A Huanglongbing Detection Method for Orange Trees Based on Deep Neural Networks and Transfer Learning.

Huanglongbing (HLB) is one of the most threatening diseases for citrus production and it has caused significant economic damage worldwide. Hence, computer-vision systems that are based on convolutional neural networks (CNNs) can detect HLB accurately. Moreover, the detection system should be able to discriminate between HLB and other citrus abnormalities to ensure that any treatments are effective. Besides, the causal pathogen of HLB is usually detected and diagnosed by the quantitative real-time polymerase chain reaction (qPCR) test, which is costly.

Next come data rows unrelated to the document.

What follows belongs to an exercise in optimizing a design on an open flow for small area and a short achievable clock period; a production flow would make more cautious choices. Only simulation tests tie the RTL to the original design; equivalence was not proved.

==> flow/design.v (outline; a module is shown in full before it is edited, if it fits) <==
// module chk_unit: 3385 lines
// module chk_a21o: 3 lines
// module chk_a222oi: 3 lines
// module chk_inv: 3 lines
// module chk_nand2: 3 lines
// module chk_nand3: 3 lines
// module chk_nor2: 3 lines
// module chk_oai21: 3 lines
// module chk_oai22: 3 lines
// module chk_xnor2: 3 lines
// module chk_xor2: 3 lines
module chk_unit (
    input  wire        clk,
    input  wire        rst,
    input  wire        in_valid,
    input  wire        in_first,
    input  wire        in_last,
    input  wire [2:0]  in_code,
    input  wire [63:0] in_data,
    input  wire [3:0]  in_nbytes,
    input  wire [2:0]  in_tail,
    output wire        out_valid,
    output wire [31:0] out_value
);
  // ...
==> flow/run.sh <==
#!/bin/bash
# synth_recipe.tcl (not shown) runs the flow's synth.tcl, then flattens the netlist and writes it again
# the make line also repeats each setting of config.mk as NAME=value (left out here)
make -C /OpenROAD-flow-scripts/flow DESIGN_CONFIG=/design/flow/config.mk WORK_HOME=/design/flow/orfs CLKGATE_MAP_FILE= SYNTH_SCRIPT=/design/flow/synth_recipe.tcl finish
==> flow/config.mk <==
export PLATFORM = sky130hd
export DESIGN_NAME = chk_unit
export DESIGN_NICKNAME = chk_unit
export VERILOG_FILES = /design/flow/design.v
export SDC_FILE = /design/flow/constraint.sdc
export NUM_CORES = 8
export LEC_CHECK = 0
export CAP_MARGIN = 20
export CORE_MARGIN = 2
export CORE_UTILIZATION = 40
export SLEW_MARGIN = 20
export SYNTH_HIERARCHICAL = 1
==> flow/constraint.sdc <==
create_clock -name core_clock -period 40.0 [get_ports {clk}]
set_input_delay 8.0000 -clock core_clock [delete_from_list [all_inputs] [get_ports {clk}]]
set_output_delay 8.0000 -clock core_clock [all_outputs]
set_load 0.01 [all_outputs]
==> impl_metrics.yaml, run 1 <==
final_layout:
  multi_input_area_um2: 11950
  n_antenna_cell: 0
  clockNetworkAreaShare_pct: 3.412
  nMultiInputCombCells: 1610
  largestRegisters: "d_r (64), s_q (32), p_r (6)"
  final_util_pct: 49.45
  seq_share_pct: 13.41
  layout_common_cells: "xor2_1, o22ai_1, clkdlybuf4s50_1, dfxtp_1, nand2_1"
  final-seq-area_um2: 2370
  final_nets: 2130
worst_setup_path:
  endpoint: "out_value[11]"
  setup.worst_path.class: "register to output pin"
  reg2reg_setup_slack_ns: 30.79
  end_kind: "output pin"
placed_design:
  globalplace.congestion: 1.109
detailed_routing:
  dr_wl_met2_um: 31590
  drt-total-wl_um: 72230
  top_layer_used: "met4"
clocking:
  clk_pin_slew_worst_paths_ns: 0.05
  cts_sinks: 116
  ctsResizeCount: 0
sta:
  slew_headroom_pct: 15.91
  finalSetupViolCount: 0
  setup_slack_ns: 30.53
yosys:
  avgSynthCellArea_um2: 7.992
  synth_compound_area_share_pct: 28.98
  synth_ff_type: "dfxtp_1"
  synthCells: 1828
  synth_commonest_cells: "xor2_1, o22ai_1, dfxtp_1"
  synth-simple-area-share_pct: 4.933
  yosys-mux-area-fraction_pct: 0
grt:
  grt_pass1_wl_um: 101500
  use_met2_pct: 57.70
hold_path:
  hold_start: "s_q[27]$_DFF_P_"
  worst_hold_path.num_cells: 2
status:
  status: "no timing/DRC/antenna violations"
floorplanning:
  row_count: 69
==> run 2: changes to the inputs <==
==> flow/flow/run.sh (new file) <==
#!/bin/bash
# Standard layout, with the port buffers made of buf_2 cells.
set -euo pipefail
bash standard.sh synth > synth.log 2>&1
BUFFER_PORTS_ARGS="-buffer_cell sky130_fd_sc_hd__buf_2" bash standard.sh > layout.log 2>&1
==> flow/standard.sh (new file) <==
#!/bin/bash
# synth_recipe.tcl (not shown) runs the flow's synth.tcl, then flattens the netlist and writes it again
# the make line also repeats each setting of config.mk as NAME=value (left out here)
make -C /OpenROAD-flow-scripts/flow DESIGN_CONFIG=/design/flow/config.mk WORK_HOME=/design/flow/orfs CLKGATE_MAP_FILE= SYNTH_SCRIPT=/design/flow/synth_recipe.tcl "${@:-finish}"
removed: flow/run.sh
==> run 2 against run 1 <==
Compared with the run above: core utilization is 1.5 points lower; highest routed layer unchanged; sequential share of layout area is 0.42 points higher; fmax is 0.11% higher; first-iteration DRC count is 4.3% lower; still clean; synthesized cell count stayed put; synthesized area stayed put; hold slack worse by 0.019 ns; count of clock-buffer cells in the layout is 2 lower.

Consequently, it is difficult to collect large datasets to train CNN-based systems. In this case, transfer learning from pre-trained CNNs is a solution for building an HLB-detection system using small-sized datasets. This paper evaluates two kinds of CNN architectures: series network (represented by AlexNet, VGG16, and VGG19 models) and directed acyclic graph (DAG) network (represented by ResNet18, GoogLeNet, and Inception-V3 models). These pre-trained CNNs are fine-tuned to distinguish HLB, healthy cases, and 10 kinds of abnormalities of the Citrus sinensis species, which is commonly known as sweet orange. The dataset includes 953 color images, where the leaf samples were collected from orange groves in north Mexico. The 10-fold cross-validation results show that all the CNNs present a 95% or higher HLB sensitivity. However, the number of trainable parameters impacts HLB detection more than the network's depth. Specifically, VGG19, with 19 layers and 144 M parameters, reached a perfect sensitivity for all cross-validation experiments; whereas Inception-V3, with 48 layers and 24 M parameters, reached 95% sensitivity to HLB detection. This outcome happens because a higher number of parameters compensates for the limited number of HLB cases, so VGG19 can successfully transfer the learned characteristics to new cases. This study gives guidance when choosing an adequate CNN to efficiently detect HLB and other orange abnormalities. Besides, a detection scheme is proposed to be further implemented in a portable system to detect HLB in situ, potentially helping to reduce economic losses for small growers from low-income regions.